BlackBerry Ltd. CEO John Chen was optimistic today even as the company reported a loss $207 million of 39 cents per share in its last quarter.
“We delivered a solid second quarter against our key operational metrics , and we are confident that we will achieve break-even cash flow by the end of FY2015,” he said in a statement.
BlackBerry made a profit of approximately $916 million which although below most analysts expectations of $950 million and below the $1.57 billion reported a year ago, was still above the forecasted second quarter loss of 16 cents per share.
BlackBerry sold 2.1 million smart phones in the period, down from 2.6 million sold in the first quarter, but more that the expected 1.8 million. Sales were likely helped by the release of the company’s low-cost Z30 smartt phone. Cash in the company’s coffers rose by $11 million to $3.1 billion.
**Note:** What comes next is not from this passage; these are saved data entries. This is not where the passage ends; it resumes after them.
Design caesar_cipher, start of the top module:
module caesar_cipher (
   input            clk
  ,input            rst_n
  ,input            ptxt_valid  
  ,input            mode  
  ,input            key_shift_dir_1  
  ,input            key_shift_dir_3  
  ,input      [4:0] key_shift_num_1  
  ,input      [4:0] key_shift_num_3  
  ,input      [7:0] ptxt_char
  ,output reg [7:0] ctxt_char
  ,output reg       err_invalid_key_shift_num
  ,output reg       err_invalid_ptxt_char
  ,output reg       ctx_ready
);
Size in the first run: about 2500 cells after synthesis, ~10 flip-flops, roughly 14000 um2 of cells after synthesis.
==> flow/config.mk <==
export PLATFORM = sky130hd
export DESIGN_NAME = caesar_cipher
export DESIGN_NICKNAME = caesar_cipher
export VERILOG_FILES = /design/flow/design.v
export SDC_FILE = /design/flow/constraint.sdc
export NUM_CORES = 4
export LEC_CHECK = 0
export ABC_AREA = 1
export CAP_MARGIN = 20
export CELL_PAD_IN_SITES_GLOBAL_PLACEMENT = 3
export CORE_MARGIN = 2
export CORE_UTILIZATION = 45
export CTS_CLUSTER_DIAMETER = 295
export CTS_CLUSTER_SIZE = 100
export GPL_ROUTABILITY_DRIVEN = 0
export PLACE_DENSITY_LB_ADDON = 0.08
export SLEW_MARGIN = 20
export TNS_END_PERCENT = 10
==> flow/constraint.sdc <==
create_clock -name core_clock -period 14.0 [get_ports {clk}]
set_input_delay 2.8000 -clock core_clock [delete_from_list [all_inputs] [get_ports {clk}]]
set_output_delay 2.8000 -clock core_clock [all_outputs]
set_load 0.01 [all_outputs]
run.sh (not shown) runs the stock make flow with config.mk's settings and CLKGATE_MAP_FILE=.
The starting point failed in 3_1_place_gp_skip_io with FLW-0024.
Then changed:
- ABC_AREA: 1 -> 0
- CELL_PAD_IN_SITES_DETAIL_PLACEMENT: not set -> 1
- CELL_PAD_IN_SITES_GLOBAL_PLACEMENT: 3 -> not set
- CORE_ASPECT_RATIO: not set -> 1.15
- CORE_UTILIZATION: 45 -> 68
- CTS_CLUSTER_DIAMETER: 295 -> 46
- CTS_CLUSTER_SIZE: 100 -> 97
- GPL_ROUTABILITY_DRIVEN: 0 -> 1
- GPL_TIMING_DRIVEN: not set -> 0
- MAX_ROUTING_LAYER: not set -> met4
- MIN_ROUTING_LAYER: not set -> met2
- PLACE_DENSITY_LB_ADDON: 0.08 -> not set
- SLEW_MARGIN: 20 -> 35
- TNS_END_PERCENT: 10 -> not set
The new run failed in 3_5_place_dp.
Die size came out lower by 25%.
Synthesized area came out higher by 12%.
Synthesized cell count drops by 8.0%.

* * *

Starting RTL as in the previous note.
// caesar_cipher
module caesar_cipher (
   input            clk
  ,input            rst_n
  ,input            ptxt_valid  
  ,input            mode  
  ,input            key_shift_dir_1  
  ,input            key_shift_dir_3  
  ,input      [4:0] key_shift_num_1  
  ,input      [4:0] key_shift_num_3  
  ,input      [7:0] ptxt_char
  ,output reg [7:0] ctxt_char
  ,output reg       err_invalid_key_shift_num
  ,output reg       err_invalid_ptxt_char
  ,output reg       ctx_ready
);
clock: 23.0 ns
lec_check: 0
abc_area: 1
cap_margin: 15
cell_pad_in_sites_detail_placement: 0
cell_pad_in_sites_global_placement: 2
core_aspect_ratio: 0.5
core_margin: 5
core_utilization: 29
cts_cluster_diameter: 256
cts_cluster_size: 98
gpl_routability_driven: 0
gpl_timing_driven: 1
min_routing_layer: met1
place_density_lb_addon: 0.1
setup_slack_margin: -1.89
slew_margin: 20
tns_end_percent: 15
Then changed:
- ABC_AREA: 1 -> not set
- CELL_PAD_IN_SITES_GLOBAL_PLACEMENT: 2 -> 0
- CORE_ASPECT_RATIO: 0.5 -> not set
- CORE_MARGIN: 5 -> 2
- CORE_UTILIZATION: 29 -> 65
- CTS_CLUSTER_DIAMETER: 256 -> 51
- CTS_CLUSTER_SIZE: 98 -> not set
- GPL_ROUTABILITY_DRIVEN: 0 -> not set
- PLACE_DENSITY_LB_ADDON: 0.1 -> not set
- SETUP_SLACK_MARGIN: -1.89 -> not set
- TNS_END_PERCENT: 15 -> 65
- clock period: 23.0 -> 10.7 ns (I/O delays scaled with it)
What happened:
- The changed run finished with setup timing left
- global-route usage climbs by 27 points
- worst setup slack got worse by 9.8 ns
- core utilization rises by 55 points
- worst hold slack gets worse by 2.5 ns
- synthesized area increases by 12%
- via count climbs by 44%
- final area is higher by 37%
- wire length grows by 38%
Then changed:
- CAP_MARGIN: 15 -> 20
- CELL_PAD_IN_SITES_DETAIL_PLACEMENT: 0 -> not set
- CELL_PAD_IN_SITES_GLOBAL_PLACEMENT: 0 -> not set
- CORE_UTILIZATION: 65 -> 40
- CTS_CLUSTER_DIAMETER: 51 -> not set
- GPL_TIMING_DRIVEN: 1 -> not set
- MIN_ROUTING_LAYER: met1 -> not set
- TNS_END_PERCENT: 65 -> not set
- clock period: 10.7 -> 13.6 ns (I/O delays scaled with it)
The new run passed the timing, design-rule and antenna checks.
Wire length went down by 26%.
Global-route usage came out lower by 21 points.
Clock-buffer cell count stays the same.
Critical path depth came out lower by 4.

* * *

caesar_cipher again, from the RTL that the note above started with.
clock: 13.7 ns
lec_check: 0
cap_margin: 15
cell_pad_in_sites_detail_placement: 0
cell_pad_in_sites_global_placement: 0
core_margin: 2
core_utilization: 70
cts_cluster_diameter: 363
cts_cluster_size: 37
gpl_timing_driven: 1
min_routing_layer: met1
slew_margin: 20
tns_end_percent: 65
==> next run, changes <==
Settings changed: CORE_UTILIZATION 70 to 57, CTS_CLUSTER_DIAMETER 363 to 389, CTS_CLUSTER_SIZE 37 to not set, PLACE_DENSITY_LB_ADDON set to 0.1.
Clock period 13.7 ns to 10.7 ns, I/O delays scaled along.
The new run ran to the end with violations: setup timing.
Wire length is higher by about a fifth.
Critical path depth is higher by 2.
Worst setup slack got worse by 600 ps.
==> next run, changes <==
Settings changed: CAP_MARGIN 15 to 20, CELL_PAD_IN_SITES_DETAIL_PLACEMENT 0 to not set, CELL_PAD_IN_SITES_GLOBAL_PLACEMENT 0 to not set, CORE_UTILIZATION 57 to 9, CTS_CLUSTER_DIAMETER 389 to not set, GPL_TIMING_DRIVEN 1 to not set, MIN_ROUTING_LAYER met1 to not set, PLACE_DENSITY_LB_ADDON 0.1 to not set, TNS_END_PERCENT 65 to not set.
Clock period 10.7 ns to 15.6 ns, I/O delays scaled along.
=> With this change the flow went through all stages and came out clean; synthesized area does not change; hold slack gets better by 970 ps; setup slack is better by 860 ps; core utilization decreases by 67 points; via count drops by about 12%; clock-buffer cell count decreases by 1; routed wire length goes down by about 6.6%; critical path depth goes down by 2; global-route usage came out lower by 33 points; design area went down by 9.9%; synthesized cell count stays the same.
==> next run, changes <==
Settings changed: CORE_UTILIZATION 9 to 35.
Clock period 15.6 ns to 13.6 ns, I/O delays scaled along.
After rerunning: Global-route usage is higher by 17 points; non-clock buffer count climbs by 30; final area fell by 9.9%; critical path depth shrinks by 3.
==> next run, changes <==
Settings changed: CORE_UTILIZATION 35 to 68, HOLD_SLACK_MARGIN set to -0.07.
Clock period 13.6 ns to 10.8 ns, I/O delays scaled along.
After rerunning:
- With this change the flow stopped in global routing (5_1_grt), error GRT-0232
- area after synthesis stays the same
- die area went down by well over a third
- synthesized cell count is unchanged
==> next run, changes <==
Settings changed: CORE_UTILIZATION 68 to 70, HOLD_SLACK_MARGIN -0.07 to not set, MAX_ROUTING_LAYER set to met4.
Clock period 10.8 ns to 10.7 ns, I/O delays scaled along.
The new run never finished: it broke off in global routing (5_1_grt) (GRT-0232).
Area after synthesis does not change.
Die area drops by 2.8%.
Synthesized cell count stays the same.

* * *

## run 1
Starting RTL as in the previous note.
==> flow/config.mk <==
export PLATFORM = sky130hd
export DESIGN_NAME = caesar_cipher
export DESIGN_NICKNAME = caesar_cipher
export VERILOG_FILES = /design/flow/design.v
export SDC_FILE = /design/flow/constraint.sdc
export NUM_CORES = 4
export LEC_CHECK = 0
export ABC_AREA = 0
export CAP_MARGIN = 20
export CELL_PAD_IN_SITES_DETAIL_PLACEMENT = 0
export CORE_ASPECT_RATIO = 1.15
export CORE_MARGIN = 4
export CORE_UTILIZATION = 68
export CTS_CLUSTER_DIAMETER = 46
export CTS_CLUSTER_SIZE = 97
export GPL_ROUTABILITY_DRIVEN = 1
export GPL_TIMING_DRIVEN = 0
export MAX_ROUTING_LAYER = met4
export MIN_ROUTING_LAYER = met1
export SLEW_MARGIN = 35
==> flow/constraint.sdc <==
create_clock -name core_clock -period 14.0 [get_ports {clk}]
set_input_delay 2.8000 -clock core_clock [delete_from_list [all_inputs] [get_ports {clk}]]
set_output_delay 2.8000 -clock core_clock [all_outputs]
set_load 0.01 [all_outputs]
The following lists how run 2 was set up differently from run 1:
# run 1
export LEC_CHECK = 0
export ABC_AREA = 0
export CAP_MARGIN = 20
export CELL_PAD_IN_SITES_DETAIL_PLACEMENT = 0
export CORE_ASPECT_RATIO = 1.15
export CORE_MARGIN = 4
export CORE_UTILIZATION = 68
export CTS_CLUSTER_DIAMETER = 46
export CTS_CLUSTER_SIZE = 97
export GPL_ROUTABILITY_DRIVEN = 1
export GPL_TIMING_DRIVEN = 0
export MAX_ROUTING_LAYER = met4
export MIN_ROUTING_LAYER = met1
export SLEW_MARGIN = 35
create_clock -name core_clock -period 14.0 [get_ports {clk}]
# run 2
export LEC_CHECK = 0
export CAP_MARGIN = 20
export CORE_MARGIN = 8
export CORE_UTILIZATION = 40
export MAX_ROUTING_LAYER = met4
export PLACE_DENSITY_LB_ADDON = 0.1
export SLEW_MARGIN = 0
create_clock -name core_clock -period 14.0 [get_ports {clk}]
[summary]
Summary of run 2 over run 1: final cell count higher, final design utilization moved down, total instance count after detailed placement grew by about 7%, met3 track utilization from global routing shrank by 4.3 points. Run 1 has a lower initial antenna violation count than run 2. Maximum frequency: run 2 > run 1. Compared to run 1, run 2 has chip footprint about 80% higher.
#### Input delta (run 3 over run 2)
# run 2
export LEC_CHECK = 0
export CAP_MARGIN = 20
export CORE_MARGIN = 8
export CORE_UTILIZATION = 40
export MAX_ROUTING_LAYER = met4
export PLACE_DENSITY_LB_ADDON = 0.1
export SLEW_MARGIN = 0
create_clock -name core_clock -period 14.0 [get_ports {clk}]
# run 3
export LEC_CHECK = 0
export CAP_MARGIN = 20
export CORE_MARGIN = 2
export CORE_UTILIZATION = 23
export MIN_ROUTING_LAYER = met2
export SLEW_MARGIN = 0
create_clock -name core_clock -period 14.0 [get_ports {clk}]
Results
Per the comparison of run 3 with run 2, worst hold margin saw an increase, final critical-path required period saw an increase, worst setup slack before clock tree synthesis saw a decrease.
Comparing layout-stage area growth over the synthesis result for run 2 and run 3, the bigger number came from run 3.
Going from run 2 to run 3, final cell count rose 374; post-layout period usage of the worst path increased by 3.1 points relative to the old numbers; post-synthesis async set-or-reset flop share stayed essentially flat.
However, according to the Worldwide Mobile Phone Tracker of analyst firm IDC, BlacBerry shipped only 1.5 million handsets which accounted for 0.5 per cent of the worldwide smart phone market. This indicates that the Waterloo, Ont.-based company still has a long road to go before catching up with the market leaders like Apple Inc. and Samsung.
If BlackBerry manages to sell 10 million smart phones a year, its handset division will enter profitability, said Chen. He also repeated earlier statements made at this week’s launch of the BlackBerry Passport that the company’s restructuing phase is behind it.
“Our workforce restructuring is now complete, and we are focusing on revenue growth with judicious investments to further our leadership position in enterprise mobility and security, driving us towards non-GAAP profitability during FY16,” he said.
The company had been under extreme pressure for several years now. After suffering humbling losses year after year in a market segment it pioneered,
Last year, BlackBerry had to shed some 4,300 personnel or a third of its workforce. Its attempt to catch up with the times by introducing the all-touchscreen BlackBerry Z10 forced the company to take $934 million tax writedown largely due to poor sales of the handset.
On Wednesday, however, Chen took to the stage once more sayinng “I am sure we are on our way back” as he held up the company’s square-screen Passport smart phone in Toronto.
Krista Napier, manager for mobility at analyst firm IDC Canada the Passport could just be the device BlackBerry needs to bring some life back to the company. She said the phone had the features that power users look for in a productivity device such as a long baterry life, and a screen that allows viewing of full spreadsheets.
Regaining dominance in the market, however, is another story.
“BlackBerry loyalist will be the main prospects for this device,” she said. “It’s possible they could win back some customers who had switched to another device, but given the competition in the market in the second half of the year from market leaders like Samsung and Apple, that will still be a very difficult battle for BlackBerry.”